|If I was on the floor, so was he.|
I can't believe he's only been gone that long. It feels like a million years but it also feels like yesterday. I lost my Charlie.
|If I was on the couch, so was he.|
God, I miss him. I still cry. Usually when I'm falling asleep in bed. It was our place. Before I met J and before we were married for 5 years, it was just Charlie and I. At night when I was getting ready for bed, I would tell him " Come on buddy. Let's go to bed" And he would go in and lay down in the same place every night.
|He loved to smell the air.|
I miss him sleeping in the bed next to me, pushing me off the bed or into J.
I miss him taking up the whole bed.
I miss having to step over him when I got out of bed.
|He put up with me, weirdness and all.|
|Look at that face.|
I miss the feel of his fur between my fingers.
|He braved THAT for me|
He would lay behind me when I cooked. He would lay under the computer desk while I designed, surfed the web, or just looked at pictures. He would sleep in K's closet while I read her stories and sang lullabies. When I sat on the couch and watched movies or TV, He would lay right under me and even get to sit next to me on the couch when J wasn't there. If I sat on the floor, he would come up to the front of me, sit down, I would hug him and his head would rest on my shoulder. Like he was really hugging me. When I cried, I could hold him and I would feel better. Even my two girls can't fill the space in my heart he left. They keep that space busy but not filled.
|K loved her Charlie|
K: I miss Charlie.

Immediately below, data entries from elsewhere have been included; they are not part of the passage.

### design/flow/design.v
module adc_data (
	output reg [11:0] data_out,
	output read_complete,  
	output RC,  
	input clk,
	input enable,
	input data_in);
	reg [3:0] bit_count;
	reg read_started;
	reg [11:0] data_buf;
	assign read_complete = ~read_started;
	reg rc_n;
	assign RC = rc_n;
	initial begin
		bit_count = 0;
		read_started = 0;
		data_buf = 0;
		rc_n = 1'b0;
		end
	always @ (read_started) begin
		data_out = data_buf;
		end
	always @ (posedge clk) begin
		if ((enable) && (!read_started)) begin
			rc_n <= 1'b1;  
			read_started <= 1'b1;  
			end
		else if (read_started==1'b1) begin
			if (rc_n==1'b1) begin
				rc_n <= 1'b0;
				end
			else if (bit_count < 2) begin
				bit_count <= bit_count + 1;
				end
			else if ((bit_count < 4'd14) && (bit_count > 4'd1)) begin
				data_buf[4'd11 - (bit_count - 4'd2)] <= ~data_in;  
				bit_count <= bit_count +1;
				end
			else begin
				read_started <= 1'b0;
				bit_count <= 4'd0;
				end
			end
		end
endmodule
module adc_sync(
	output [7:0] adc0_data,  
	output [7:0] adc1_data,
	output [7:0] adc2_data,
	output RC,  
	output adc_clk,  
	output read_complete,  
	input clk,
	input adc0_in,
	input adc1_in,
	input adc2_in,
	input enable);  
	wire [11:0] data0;
	wire [11:0] data1;
	wire [11:0] data2;
	assign adc0_data = data0[11:4];
	assign adc1_data = data1[11:4];
	assign adc2_data = data2[11:4];
	wire [2:0] adc_read_complete;
	assign read_complete = (adc_read_complete[0] & adc_read_complete[1] & adc_read_complete[2]);
	wire [2:0] rc_bus;
	assign RC = (rc_bus[0] & rc_bus[1] & rc_bus[2]);
	assign adc_clk = clk;
	adc_data ADC1(data0, adc_read_complete[0], rc_bus[0], clk, enable, adc0_in);
	adc_data ADC2(data1, adc_read_complete[1], rc_bus[1], clk, enable, adc1_in);
	adc_data ADC3(data2, adc_read_complete[2], rc_bus[2], clk, enable, adc2_in);
endmodule
### design/flow/run.sh
#!/bin/bash
# OpenROAD 26Q1-2900-gdf79404cd8, Yosys 0.63+post, stock flow scripts
make -C /OpenROAD-flow-scripts/flow DESIGN_CONFIG=/design/flow/config.mk WORK_HOME=/design/flow/orfs finish
### design/flow/config.mk
export PLATFORM = sky130hd
export DESIGN_NAME = adc_sync
export DESIGN_NICKNAME = adc_sync
export VERILOG_FILES = /design/flow/design.v
export SDC_FILE = /design/flow/constraint.sdc
export NUM_CORES = 4
export LEC_CHECK = 1
export CORE_UTILIZATION = 30
### design/flow/constraint.sdc
current_design adc_sync

set clk_period 2.8
set clk_io_pct 0.2

create_clock -name clk0 -period $clk_period [get_ports {clk}]

set non_clock_inputs [all_inputs -no_clocks]
set_input_delay [expr $clk_period * $clk_io_pct] -clock clk0 $non_clock_inputs
set_output_delay [expr $clk_period * $clk_io_pct] -clock clk0 [all_outputs]
==> impl_metrics.py <==
# Physical implementation metrics
metrics = {
    "run_status": {
        "status": "completed",
    },
    "drt": {
        "drt_iter0_drc": 86,
        "first_pass_iters": 4,
        "n_antenna_cell": 0,
        "routed_wl_um": 4780,
        "final_antenna_net_count": 0,
        "wl_per_cell_um": 12.2,
        "vias_per_cell": 4.88,
        "route.vias.total": 1907,
        "drc_errors": 0,
    },
    "clocking": {
        "cts_setup_buffers": 0,
        "cts_tree": "yes",
        "postCtsHoldBufs": 0,
        "clk_latency_ps": 390,
        "cts_resized": 0,
        "clkTransAtPathRegs_ps": 80,
    },
    "synthesis": {
        "synth_area_per_cell_um2": 10.4,
        "ys_cells": 246,
        "syn_inst": 246,
        "syn_area_um2": 2550,
        "synth_cell_types": 36,
        "ys_chip_area_um2": 2550,
        "ys_seq_frac": 0.471,
        "yosys_warnings": 1,
        "ys_seq_elements": 42,
    },
    "worst_setup_path": {
        "worst_setup_path_start_kind": "clock port",
        "worst-path-max-fanout": 2,
        "worstPathRequired_ps": 2240,
        "cp-end-kind": "output pin",
        "arrival_ps": 2020,
        "path_class": "clock port to output pin",
    },
    "placed_design": {
        "numPortBuffers": 31,
        "dp.final_hpwl_um": 3440,
        "place.gp.congestion": 0.801,
        "place_area_um2": 2990,
    },
    "final_layout": {
        "fillerInstances": 780,
        "final_common_cell": "edfxtp_1",
        "final_util": 0.379,
        "synthToLayoutAreaGrowth_pct": 22.3,
        "final_cell_mix": "edfxtp_1, nand2_1, clkdlybuf4s50_1, o21ai_0, nor2_1",
        "fin_area_um2": 3120,
        "layout-drive-gt1-share": 0.0909,
    },
    "final_timing": {
        "setup_viol": 0,
        "rsz0062_at_grt": "false",
        "hold_viol_final": 0,
        "slew_headroom": 0.622,
        "skew_ps": 3.36,
        "fin_tns_setup_ps": 0,
        "maxSlewViolCount": 0,
        "worst_pin_slew_ps": 553,
    },
    "global_route": {
        "gr-usage-all-layers": 0.116,
        "grt_max_degree": 13,
        "grt_pass1_wl_um": 8040,
        "antenna_found_initial": 0,
        "grt_overflow": 0,
        "grt_pass1_vias": 1791,
    },
    "run": {
        "cap_violations": 0,
        "warning_count": 41,
    },
    "floorplanning": {
        "core-area_um2": 8220,
        "row_count": 33,
        "ios": 32,
        "dieWidth_um": 94.2,
        "die_h_um": 94.2,
        "die-area_um2": 8870,
        "initCoreUtil": 0.310,
    },
    "min_path": {
        "worst_hold_path_type": "register to register",
    },
}
final timing paths:
kind / from / end / slack [ps] / cells past startpoint
max reg2reg: ADC3.bit_count[1] / ADC3.data_buf[8] / 670 / 5
max: clk / adc_clk / 220 / 3
min reg2reg: ADC1.read_started / ADC1.rc_n / 460 / 1
min: ADC1.read_started / ADC1.rc_n / 460 / 1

He's up in heaven. I want him to come down here.
Me: I miss him too, honey, everyday. But he's happy and feels better up in heaven.(tears welling in my eyes)

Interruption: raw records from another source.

==> /design/flow/design.v <==
module pca9564 (
	output [7:0] data_out,
	output [1:0] addr,
	output write_strobe,
	output read_strobe,
	output busy,
	output byte_strobe,
	input [7:0] data_in,
	input [7:0] data_len,
	input write_enable,  
	input interrupt_req,
	input clk );
	parameter STATUS_REG =	2'b00;  
	parameter TIMEOUT_REG =	2'b00;  
	parameter DATA_REG =		2'b01;
	parameter OWN_ADDR_REG= 2'b10;
	parameter CTRL_REG = 	2'b11;
	parameter START_BIT = 8'b00100000;
	parameter STOP_BIT =  8'b00010000;
	parameter INIT_REG =	 8'b11000100;
	reg periph_config_flag = 1'b0;  
	wire device_init_flag;  
	reg [9:0] device_init_counter = 10'b0;
	reg tx_started_n = 1'b1;
	reg ws_n = 1'b1;  
	reg rs_n = 1'b1;  
	reg bs_n = 1'b0;
	reg [7:0] data_n;
	reg [7:0] data_len_n;
	reg [1:0] addr_n;
	reg start_sent = 1'b0;
	reg data_sent = 1'b0;
	assign busy = tx_started_n;
	assign device_init_flag = device_init_counter[2];  
	assign write_strobe = ws_n;
	assign read_strobe = rs_n;
	assign byte_strobe = bs_n;
	assign data_out = data_n;
	assign addr = addr_n;
	always @ (posedge clk) begin
		if (!device_init_flag) begin
			ws_n = 1'b1;
			if (!periph_config_flag) begin
				addr_n = CTRL_REG;
				data_n = INIT_REG;
				ws_n = 1'b0;  
				periph_config_flag = 1'b1;
				end
			else begin
				device_init_counter = (device_init_counter + 1'b1);
				tx_started_n = ~device_init_flag;
				end
			end
		else if (device_init_flag) begin  
			ws_n = 1'b1;
			bs_n = 1'b0;
			if ((!write_enable) && (!tx_started_n)) begin  
				data_len_n = data_len;
				start_sent = 1'b0;
				data_sent = 1'b0;
				tx_started_n = 1'b1;
				end
			else if (tx_started_n) begin
				if(!start_sent) begin
					addr_n = CTRL_REG;
					data_n = (INIT_REG | START_BIT);
					ws_n = 1'b0;
					start_sent = 1'b1;
					end
				else if (!data_sent) begin
					addr_n = DATA_REG;
					if(data_len_n > 0) begin
						data_n = data_in;  
						ws_n = 1'b0;  
						data_len_n = (data_len_n - 1'b1);  
						end
					else begin
						data_sent = 1'b1;
						end
					end
				else if (start_sent && data_sent) begin
					addr_n = CTRL_REG;
					data_n = (INIT_REG | STOP_BIT);
					ws_n = 1'b0;
					tx_started_n = 1'b0;
					end	
				end
			end
		end
endmodule
==> /design/flow/run.sh <==
#!/bin/bash
# OpenROAD 26Q1-2900-gdf79404cd8, Yosys 0.63+post, stock flow scripts
make -C /OpenROAD-flow-scripts/flow DESIGN_CONFIG=/design/flow/config.mk WORK_HOME=/design/flow/orfs finish
==> /design/flow/config.mk <==
export PLATFORM = sky130hd
export DESIGN_NAME = pca9564
export DESIGN_NICKNAME = pca9564
export VERILOG_FILES = /design/flow/design.v
export SDC_FILE = /design/flow/constraint.sdc
export NUM_CORES = 4
export LEC_CHECK = 1
export CORE_AREA = 10 10 100 100
export DIE_AREA = 0 0 110 110
==> /design/flow/constraint.sdc <==
current_design pca9564

set clk_period 4.4
set clk_io_pct 0.2

create_clock -name clk0 -period $clk_period [get_ports {clk}]

set non_clock_inputs [all_inputs -no_clocks]
set_input_delay [expr $clk_period * $clk_io_pct] -clock clk0 $non_clock_inputs
set_output_delay [expr $clk_period * $clk_io_pct] -clock clk0 [all_outputs]
==> flow_summary.ini <==
; yosys + openroad results
[outcome]
status = finished clean

[grt]
gr-usage-all-layers = 0.0428
grt_pass1_wl_um = 4050
grt_pass1_vias = 833
grt_antenna_before_repair = 0
grt_max_degree = 16
grt_overflow = 0

[clocking]
cts-root-buf = clkbuf_8
postCtsSetupBuffers = 0
cts_num_sinks = 25
cts_buffers = 3
worstSkewPairLatency_ns = 0.26
hold_buffers = 0
cts_buffer_depth = 2
post_cts_resized = 0
clk_pin_slew_worst_paths_ns = 0.09
cts_tree = built
h-tree-depth = 1

[job]
drv_cap = 0
warning_count = 26

[logic_synthesis]
synth.avg_cell_area_um2 = 11.5
syn_inst = 101
synthTopLogicFamily = simple AND/OR/NAND/NOR gates
ys_area_mm2 = 0.00116
mux_share = 0
yosys.stat.seqShare = 0.629
syn-cell-area_mm2 = 0.00116
aoi_share = 0.105
synth_flops = 25
synth_stat.cells = 101
yosysUniqueCellTypes = 27
ys.warnings.count = 1
ys_sh_adder = 0.0216
xor_share = 0.0151
simple_gate_area_frac = 0.168

[sta]
setup_violations = 0
fin_crit_sh = 0.536
fin_skew_ns = 0.00413
fin_crit_ns = 2.36
rsz0062_at_grt = false
finalHoldViolCount = 0
fmax_mhz = 424
final_max_slew_viol_count = 0
tns_ns = 0

[detailed_routing]
routed_wl_um = 2530
drc = 0
wl_per_cell_um = 10.8
ant_nets = 0
drt_iter0_drc = 27
antenna_cells = 0
vias_per_cell = 3.49
vias = 816
dr.pass1.iters = 3

[placed_design]
dp_cells = 230
io_buffer_count = 28
dp_hpwl_um = 2000
place_congestion = 0.757

[critical_path]
arrival_ns = 2.34
worstPathRequired_ns = 4.38
cp_max_fo = 15
end_kind = register
worstSetupPathType = in -> reg
critPathLaunchType = input pin

[min_path]
hp-class = reg -> reg

[layout]
drive_gt1_frac = 0.0606
stdcell_count = 234
lay_top_cells = clkdlybuf4s50_1, edfxtp_1, nor2_1, inv_1, nand2_1
area_growth_pct = 38.1
final_common_cell = clkdlybuf4s50_1

[pwr]
peakVddDrop_mv = 0.184
powerDensity_mw_per_mm2 = 577
p_leak_nw = 0.572

[die]
fp-row-count = 32
die_h_um = 110
die_w_um = 110
boundaryPins = 33
die_area_mm2 = 0.0121
fp_util = 0.149
fp.coreArea_mm2 = 0.00781
==> cells by family after synthesis <==
family                     after synthesis
and+or+nand+nor                         37
buffers and inverters                   14
adders and majority gates                2
AOI/OAI and AO/OA                       19
other                                    2
DFF                                     25
xor gates and xnor gates                 2
==> through the flow <==
stage	cell area (um^2)	total power, mW	util	worst slack [ns]	hold WS (ns)
2_1_floorplan	1170	0.625	-	2.06	0.446
3_3_place_gp	1560	0.800	0.200	1.76	0.470
3_5_place_dp	1560	0.805	0.200	1.76	0.481
4_1_cts	1600	0.940	0.205	2.03	0.506
5_1_grt	1600	1.01	0.205	1.90	0.532
6_report	1600	0.926	0.205	2.04	0.499
==> flip-flops by register name, indices dropped and copies added (netlist names) <==
name and count:
data_len_n 8, data_n 8, start_sent 1, tx_started_n 1, ws_n 1, data_sent 1, device_init_counter 3, addr_n 1
periph_config_flag 1
==> critical path, cell delays in order <==
cell,delay (ns)
clkdlybuf4s50_1,0.43
nor2_1,0.23
inv_1,0.26
a221oi_1,0.30
buf_4,0.23
==> power by group <==
| part | internal, mW | switching (mW) | total, mW |
|---|---|---|---|
| Sequential | 0.406 | 0.0626 | 0.469 |
| Clock | 0.0632 | 0.0701 | 0.133 |
| Combinational | 0.177 | 0.146 | 0.324 |
| Total | 0.647 | 0.279 | 0.926 |
==> cells in the mapped netlist (all sizes together) <==
master | instances | area [um^2]
edfxtp | 23 | 691
nor2 | 11 | 41.3
inv | 10 | 37.5
nand2 | 7 | 26.3
or3 | 7 | 45.1
a21oi | 5 | 25.0
a31oi | 4 | 25.0
and2 | 4 | 25.0
o21ai | 4 | 20.0
buf | 3 | 22.5
nand2b | 3 | 18.8
o31ai | 3 | 22.5
conb | 2 | 7.51
dfxtp | 2 | 40.0
ha | 2 | 25.0
or4 | 2 | 18.8
a221oi | 1 | 8.76
clkbuf | 1 | 3.75
nor2b | 1 | 6.26
nor3b | 1 | 7.51
o41a | 1 | 11.3
o41ai | 1 | 8.76
or2 | 1 | 6.26
xnor2 | 1 | 8.76
xor2 | 1 | 8.76
==> final timing paths <==
path / to / startpoint / cells after the start / slack, ns
hold / removal: device_init_counter[2] / periph_config_flag / 2 / 0.50
hold reg to reg: device_init_counter[2] / periph_config_flag / 2 / 0.50
setup / recovery: data_len_n[5] / write_enable / 5 / 2.04
setup reg to reg: data_n[7] / data_len_n[4] / 2 / 2.51
==> per-layer routing <==
metal / track usage / part of all wire
met2: 0.0665 / 0.42
met4: 0.00465 / 0
met3: 0.0147 / 0.086
met5: 0 / 0
met1: 0.0589 / 0.49
==> layout make-up <==
class / instances / area, um^2
Clock inverter: 1 / 5.00
Timing Repair Buffer: 29 / 288
Clock buffer: 3 / 41.3
Sequential cell: 25 / 731
Fill cell: 850 / 6200
Inverter: 10 / 37.5
Tap cell: 102 / 128
Multi-Input combinational cell: 64 / 374
Power is estimated from default activity; no workload was simulated.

K: I want him to be here with me.
Me: Me too honey. Me too. ( sniff)
|K and Charlie 2009|
God, It breaks my heart every time she says that which seems to have just happened randomly throughout the year.
|See..he had to be next to me even unwrapping K's birthday gifts.|
Have you ever read or heard the quote from Winnie the Pooh:
"If you lived to be 100 years old . I want to live to 100 minus one day so I wouldn't have to live a day without you."
That's exactly what I thought the day he left my side.That was the hardest day of my life so far. I won't forget a minute of that day maybe for the rest of my life. I wouldn't wish that on my worst enemy.
I've never wailed before. I've never collapsed before. But I did that day. The feeling when your body literally can't hold you up because you are crying so hard. He was my first baby.Why did he have to leave me so soon?
I cried myself to sleep for a week. It's the only way I could fall asleep. He should still be here. 10 years isn't long enough. I love and you and miss you buddy.